NEW YORK (GenomeWeb) – High-sensitivity immunoassay firm Quanterix announced on its Q4 earnings call this week that it has acquired microarray company Aushon BioSystems.
Kevin Hrusovsky, Quanterix's executive chairman and CEO, said during the call that in the near term the deal gives Quanterix access to Aushon's CLIA facility and allows it to bring aboard a number of Aushon employees it had hoped to hire this year.
Longer term, Hrusovsky said the acquisition will play a major role in Quanterix's point-of-care strategy. Specifically, he said the company believes Aushon's planar-based immunoassay system is better suited to POC work than the bead-based technology used in Quanterix's current instruments.
"Planar printing… is a complement to the bead technology that we have, and longer term, we believe that the planar technology will lead to a much more efficient point-of-care solution, which we think is a big piece of the long-term journey that we are on," he said.
Hrusovsky declined to disclose the purchase price but said Quanterix used an "immaterial amount of cash" for the acquisition.
Billerica, Massachusetts-based Aushon produces arrayer technology that allows production of highly multiplexed immunoassays. The company's Ciraplex assays, for instance, feature as many as 12 antibodies per well spotted across 96-well plates.
In 2016, Aushon moved into the high-sensitivity immunoassay space with the launch of its Ciraplex ULTRA assays, which measure analytes in the femtogram per ml range, compared to the sub-picogram to picogram per ml range for its standard Ciraplex assays.
More recently, Hrusovsky said, Aushon had narrowed its focus to "trying to win a major deal at a top-three reference lab for a specific cancer diagnostic test." He didn't say if Quanterix planned to continue pursuing this deal, though he noted the company's clinical ambitions remained a longer-term goal, saying that "we are not making any commitments around diagnostics today."

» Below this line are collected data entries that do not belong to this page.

<file path="src/rtl/fpu_seq_pkg.sv">
// Shared FP sequencer constants: op codes, latencies, state type.
// Op classification helpers used by the sequencer and the latency LUT.
package fpu_seq_pkg;

  localparam logic [4:0] FOPADD    = 5'd0;
  localparam logic [4:0] FOPSUB    = 5'd1;
  localparam logic [4:0] FOPMUL    = 5'd2;
  localparam logic [4:0] FOPDIV    = 5'd3;
  localparam logic [4:0] FOPSQRT   = 5'd4;
  localparam logic [4:0] FOPABS    = 5'd5;
  localparam logic [4:0] FOPNEG    = 5'd6;
  localparam logic [4:0] FOPSIGNJ  = 5'd7;
  localparam logic [4:0] FOPSIGNJN = 5'd8;
  localparam logic [4:0] FOPSIGNJX = 5'd9;
  localparam logic [4:0] FOPCVTSW  = 5'd10;
  localparam logic [4:0] FOPCVTWS  = 5'd11;
  localparam logic [4:0] FOPCEQ    = 5'd12;
  localparam logic [4:0] FOPCLT    = 5'd13;
  localparam logic [4:0] FOPCLE    = 5'd14;

  localparam int LAT_ADDSUB = 7;
  localparam int LAT_MUL    = 5;
  localparam int LAT_DIV    = 6;
  localparam int LAT_SQRT   = 16;
  localparam int LAT_CVT    = 6;
  localparam int LAT_CMP    = 1;
  localparam int LAT_SIGN   = 1;

  typedef enum logic [1:0] {
    S_IDLE = 2'd0,
    S_WAIT = 2'd1,
    S_DONE = 2'd2
  } state_e;

  function automatic logic op_known(logic [4:0] op);
    return op <= FOPCLE;
  endfunction

  function automatic logic op_cmp(logic [4:0] op);
    return (op == FOPCEQ) || (op == FOPCLT) || (op == FOPCLE);
  endfunction

  function automatic logic op_fwr(logic [4:0] op);
    return op_known(op) && !op_cmp(op) && (op != FOPCVTWS);
  endfunction

endpackage

</file>
<file path="src/rtl/fpu_seq_lat_lut.sv">
// Op code to latency. A 4-bit field cannot hold 16, so 0 encodes
// the 16-cycle square root; the sequencer widens it back.
module fpu_lat_lut
  import fpu_seq_pkg::*;
(
  input  logic [4:0] iop,
  output logic [3:0] olat
);

  function automatic logic [3:0] enc(int l);
    return l[3:0];
  endfunction

  always_comb begin
    olat = enc(LAT_SIGN);
    case (iop)
      FOPADD, FOPSUB:                    olat = enc(LAT_ADDSUB);
      FOPMUL:                            olat = enc(LAT_MUL);
      FOPDIV:                            olat = enc(LAT_DIV);
      FOPSQRT:                           olat = enc(LAT_SQRT);
      FOPCVTSW, FOPCVTWS:                olat = enc(LAT_CVT);
      FOPCEQ, FOPCLT, FOPCLE:            olat = enc(LAT_CMP);
      FOPABS, FOPNEG, FOPSIGNJ,
      FOPSIGNJN, FOPSIGNJX:              olat = enc(LAT_SIGN);
      default:                           olat = enc(LAT_SIGN);
    endcase
  end

endmodule

</file>
<file path="src/rtl/fpu_seq.sv">
// Issue/wait/capture sequencer around a multi-cycle FP ALU,
// with sticky IEEE exception flags.
module fpu_seq
  import fpu_seq_pkg::*;
(
  input  logic        iclock,
  input  logic        ireset_n,
  input  logic        istart,
  input  logic [4:0]  iop,
  input  logic [31:0] ifrs1,
  input  logic [31:0] ifrs2,
  input  logic        iflush,
  input  logic        iclr_fflags,
  output logic [4:0]  oalu_control,
  output logic [31:0] oalu_dataa,
  output logic [31:0] oalu_datab,
  input  logic [31:0] ialu_result,
  input  logic        ialu_nan,
  input  logic        ialu_zero,
  input  logic        ialu_overflow,
  input  logic        ialu_underflow,
  input  logic        ialu_cmp,
  output logic        obusy,
  output logic        odone,
  output logic [31:0] oresult,
  output logic        ofwrite,
  output logic [4:0]  offlags
);

  state_e      state_q;
  logic [4:0]  cnt_q;
  logic [4:0]  ctl_q;
  logic [31:0] da_q, db_q, res_q;
  logic        busy_q, done_q, fw_q;
  logic [4:0]  flags_q;

  logic [3:0]  lat;
  logic [4:0]  lat_d;
  logic        cap;
  logic        dz_d, a_nan;
  logic [31:0] res_d;
  logic [4:0]  flags_d;
  logic        alu_zero_unused;

  fpu_lat_lut u_lut (
    .iop  (iop),
    .olat (lat)
  );

  assign lat_d = {lat == 4'd0, lat};
  assign alu_zero_unused = ialu_zero;

  assign cap = (state_q == S_WAIT) && !iflush && (cnt_q == 5'd1);

  assign a_nan = (da_q[30:23] == 8'hff) && (da_q[22:0] != 23'd0);
  assign dz_d  = (ctl_q == FOPDIV) && (db_q[30:0] == 31'd0)
              && (da_q[30:0] != 31'd0) && !a_nan;

  always_comb begin
    res_d   = 32'd0;
    flags_d = 5'd0;
    if (op_known(ctl_q)) begin
      res_d   = op_cmp(ctl_q) ? {31'd0, ialu_cmp} : ialu_result;
      flags_d = {ialu_nan, dz_d, ialu_overflow, ialu_underflow,
                 ialu_overflow | ialu_underflow};
    end
  end

  always_ff @(posedge iclock or negedge ireset_n) begin
    if (!ireset_n) begin
      state_q <= S_IDLE;
      cnt_q   <= 5'd0;
      ctl_q   <= 5'd0;
      da_q    <= 32'd0;
      db_q    <= 32'd0;
      res_q   <= 32'd0;
      busy_q  <= 1'b0;
      done_q  <= 1'b0;
      fw_q    <= 1'b0;
      flags_q <= 5'd0;
    end else begin
      done_q <= 1'b0;
      unique case (state_q)
        S_IDLE, S_DONE: begin
          state_q <= S_IDLE;
          busy_q  <= 1'b0;
          if (istart && !iflush) begin
            ctl_q   <= iop;
            da_q    <= ifrs1;
            db_q    <= ifrs2;
            cnt_q   <= lat_d;
            busy_q  <= 1'b1;
            state_q <= S_WAIT;
          end
        end
        S_WAIT: begin
          if (iflush) begin
            state_q <= S_IDLE;
            busy_q  <= 1'b0;
            cnt_q   <= 5'd0;
          end else if (cnt_q == 5'd1) begin
            state_q <= S_DONE;
            busy_q  <= 1'b0;
            done_q  <= 1'b1;
            cnt_q   <= 5'd0;
            res_q   <= res_d;
            fw_q    <= op_fwr(ctl_q);
          end else begin
            cnt_q <= cnt_q - 5'd1;
          end
        end
        default: state_q <= S_IDLE;
      endcase
      // a clear landing on a capture keeps only the new flags
      if (iclr_fflags)
        flags_q <= cap ? flags_d : 5'd0;
      else if (cap)
        flags_q <= flags_q | flags_d;
    end
  end

  assign oalu_control = ctl_q;
  assign oalu_dataa   = da_q;
  assign oalu_datab   = db_q;
  assign obusy        = busy_q;
  assign odone        = done_q;
  assign oresult      = res_q;
  assign ofwrite      = fw_q;
  assign offlags      = flags_q;

endmodule

</file>
<file path="config.mk">
export PLATFORM = sky130hd
export DESIGN_NAME = fpu_seq
export DESIGN_NICKNAME = d
export VERILOG_FILES = /design/src/rtl/fpu_seq_pkg.sv /design/src/rtl/fpu_seq_lat_lut.sv /design/src/rtl/fpu_seq.sv
export SDC_FILE = /design/constraint.sdc
export NUM_CORES = 1
export LEC_CHECK = 0
export BUFFER_PORTS_ARGS = -buffer_cell sky130_fd_sc_hd__clkbuf_2
export CORE_MARGIN = 3
export CORE_UTILIZATION = 47
export DETAILED_ROUTE_END_ITERATION = 10
export PLACE_DENSITY = 0.8
export SLEW_MARGIN = 25
export SYNTH_ARGS = -nofsm -noshare
export SYNTH_HDL_FRONTEND = slang
export SYNTH_SLANG_ARGS = --single-unit
</file>
<file path="constraint.sdc">
create_clock -name iclock -period 2.3 [get_ports iclock]
set_clock_uncertainty 0.1 [all_clocks]
set_input_delay 0.46 -clock iclock [delete_from_list [all_inputs] [get_ports iclock]]
set_output_delay 0.46 -clock iclock [all_outputs]
set_load 0.1 [all_outputs]
</file>
After elaboration in Yosys (flattened, before gate mapping)
Memory sizes are Yosys's and may differ from the RTL's.
Cells that the tools add are included.

cells by class
  $add $sub $neg = 1
  magnitude comparators = 1
  equal/unequal tests = 11
  mux-type cells = 22
  bitwise gates (word level) = 3
  reductions and logical operators = 26

operator list
  cell                                                                   count
  32-bit 2-to-1 mux                                                      2
  5-bit 2-to-1 mux                                                       7
  31-bit logical NOT                                                     1
  31-bit nonzero test                                                    1
  23-bit nonzero test                                                    1
  5-bit by 4-bit == test with 1-bit output, second input constant        3
  5-bit one-hot mux with 2 select lines                                  1
  1-bit logical AND                                                      9
  8-bit == test, second input constant                                   1
  1-bit 2-to-1 mux                                                       7
  2-bit AND reduction                                                    3
  5-bit by 1-bit == test with 1-bit output, second input constant        1
  5-bit by 2-bit == test with 1-bit output, second input constant        1
  5-bit by 4-bit <= comparator with 1-bit output, second input constant  1
  5-bit by 4-bit != test with 1-bit output, second input constant        1
  5-bit OR                                                               1
  5-bit by 1-bit subtractor with 5-bit output, second input constant     1
  4-bit logical NOT                                                      1
  2-bit 2-to-1 mux                                                       2
  4-bit 2-to-1 mux                                                       1
  2-bit one-hot mux with 2 select lines                                  1
  2-bit nonzero test                                                     2
  1-bit logical NOT                                                      3
  3-bit by 2-bit != test with 1-bit output, second input constant        1
  10 further kinds                                                       11

word-level totals
  bits in registers = 116
  ROM bits = 48
  input port bits = 111
  output and inout port bits = 109
  memories = 1

memory list
  name              depth  width  read ports  clocked after memory_dff  write ports  RTL line               source
  (name not given)  16     3      1           0                         0            fpu_seq_lat_lut.sv:16  case (iop)

Depth between registers and ports, before layout
  depth after elaboration = 8
  depth in mapped cells = 8

Cells and area by module
Synthesis repeated with hierarchy kept, for this count alone.

unflattened totals
  cell total of the unflattened synthesis = 393
  area, all modules = 4,784.6 um^2

by module, submodules not included
  module       instances  cells each  area an instance (um^2)  sequential area each (um^2)
  fpu_seq      1          384         4,725.8                  2,902.8
  fpu_lat_lut  1          9           58.8                     0.0

Least setup slack after synthesis
OpenSTA, ideal clock, no wires.

  path kind = reg-to-reg
  from = reg da_q[18] (netlist: oalu_dataa[18])
  to = reg flags_q[3] (netlist: offlags[3])
  data arrival time = 1,809 ps
  path slack = 268 ps
  cell stages (with the launch flop) = 5
  buffers on the path = 0
  cells stage by stage = dfrtp_1 nor4_1 nand4_1 or3_1 a32o_1

on the way
  longest elaborated chain between the ends = 8

RTL lines
  what                    RTL line        source
  from (decl)             fpu_seq.sv:33   logic [31:0] da_q, db_q, res_q;
  from (signal assigned)  fpu_seq.sv:89   da_q <= ifrs1;
  23-bit nonzero test     fpu_seq.sv:55   assign a_nan = (da_q[30:23] == 8'hff) && (da_q[22:0] != 23'd0);
  1-bit logical AND       fpu_seq.sv:55
  1-bit logical NOT       fpu_seq.sv:57   && (da_q[30:0] != 31'd0) && !a_nan;
  1-bit logical AND (*)   fpu_seq.sv:57
  5-bit 2-to-1 mux (*)    fpu_seq.sv:62   if (op_known(ctl_q)) begin
  5-bit OR                fpu_seq.sv:118  flags_q <= flags_q | flags_d;
  5-bit 2-to-1 mux        fpu_seq.sv:117  else if (cap)
  5-bit 2-to-1 mux (*)    fpu_seq.sv:115  if (iclr_fflags)
  to (signal assigned)    fpu_seq.sv:116  flags_q <= cap ? flags_d : 5'd0;
  to (signal assigned)    fpu_seq.sv:118
  to (decl)               fpu_seq.sv:35   logic [4:0] flags_q;

Every way passes the cells marked *; elsewhere a longest branch is shown, timed or not. The select of a mux whose other input is x is not followed.
A chain may end at the register's enable or synchronous reset.

Worst setup path in the final report
  from = reg ctl_q[3] (netlist: oalu_control[3])
  to = out oalu_control[3]

RTL lines
  what                    RTL line       source
  from (decl)             fpu_seq.sv:32  logic [4:0] ctl_q;
  from (signal assigned)  fpu_seq.sv:88  ctl_q <= iop;
  to (decl)               fpu_seq.sv:14  output logic [4:0] oalu_control,

No word-level cell between the ends.
--- config.mk ---
export PLATFORM = sky130hd
export DESIGN_NAME = keypad_scanner
export DESIGN_NICKNAME = d
export VERILOG_FILES = /design/src/rtl/keypad_pkg.sv /design/src/rtl/keypad_debounce.sv /design/src/rtl/keypad_scanner.sv
export SDC_FILE = /design/constraint.sdc
export NUM_CORES = 1
export LEC_CHECK = 0
export ABC_AREA = 1
export CAP_MARGIN = 20
export CORE_UTILIZATION = 35
export DETAILED_ROUTE_END_ITERATION = 10
export PLACE_DENSITY_LB_ADDON = 0.05
export SLEW_MARGIN = 30
export SYNTH_ARGS = -nofsm -noshare
export SYNTH_HDL_FRONTEND = slang
export SYNTH_SLANG_ARGS = --single-unit
export TNS_END_PERCENT = 100
--- constraint.sdc ---
create_clock -name clk -period 2.65 [get_ports clk]
set_input_delay 0.265 -clock clk [delete_from_list [all_inputs] [get_ports clk]]
set_output_delay 0.265 -clock clk [all_outputs]
set_load 0.1 [all_outputs]
--- src/rtl/keypad_pkg.sv ---
// Shared types and constants for the 4x4 keypad scanner.
// Scan-result and debounce-state encodings live here.
package keypad_pkg;

  localparam int NUM_ROWS = 4;
  localparam int NUM_COLS = 4;
  localparam int CODE_W   = 4;

  typedef enum logic [1:0] {
    IDLE,
    PRESS_WAIT,
    HELD,
    RELEASE_WAIT
  } db_state_e;

  typedef enum logic [1:0] {
    RES_NONE,
    RES_SINGLE,
    RES_MULTI
  } scan_res_e;

  function automatic logic [2:0] popcount4(
    input logic [3:0] v
  );
    return {2'b0, v[0]} + {2'b0, v[1]}
         + {2'b0, v[2]} + {2'b0, v[3]};
  endfunction

  function automatic logic [1:0] low_index4(
    input logic [3:0] v
  );
    if (v[0]) return 2'd0;
    if (v[1]) return 2'd1;
    if (v[2]) return 2'd2;
    return 2'd3;
  endfunction

endpackage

He said Quanterix did not expect Aushon to provide a boost to revenues in 2018, saying that the company considers "most of what we picked up [from the acquisition] in the short term from a revenue standpoint to be immaterial."
However, the acquisition of Aushon's CLIA lab accelerates the company's timetable for that development, he said, noting that Quanterix had previously aimed to open a CLIA facility in the third or fourth quarter of this year.
The buy was also "a way to accelerate our HR strategy," he said. "A lot of the people we have brought in from Aushon we planned to hire this year anyway." Hrusovsky didn't say how many Aushon employees would be joining Quanterix.
Additionally, the acquisition could help Quanterix speed expansion of its assay portfolio. Aushon offers assays to around 300 biomarkers compared to around 80 for Quanterix.
Quanterix is particularly interested in Aushon's technology and expertise around multiplexing, Hrusovsky said.
"What they did pretty productively was multiplex," he said. As Quanterix multiplexes and grows its menu, the cost structure will be at least competitive with conventional immunoassays, "while still providing this differentiation of sensitivity. So that is the grand opportunity that this [acquisition] represents."
Quanterix's assays are currently around twice as expensive as conventional immunoassays, but, as Hrusovsky said, the company hopes to narrow this price difference through multiplexing. Its recently released SR-X platform can multiplex up to six assays.
Aushon's Ciraplex platform offers high levels of multiplexing, but this becomes more challenging as assays move into lower ranges of detection. The company's high-sensitivity Ciraplex ULTRA system was much more limited in its multiplexing capabilities. Upon launch of the system in 2016, Michael Hreczuck, Aushon's senior director of global commercial operations, said the company was working to produce two-plex and three-plex kits for use on the platform. The company did offer nine-plex assays that were less sensitive than the single-plex ULTRA assays but still offered sub-picogram per ml levels of detection.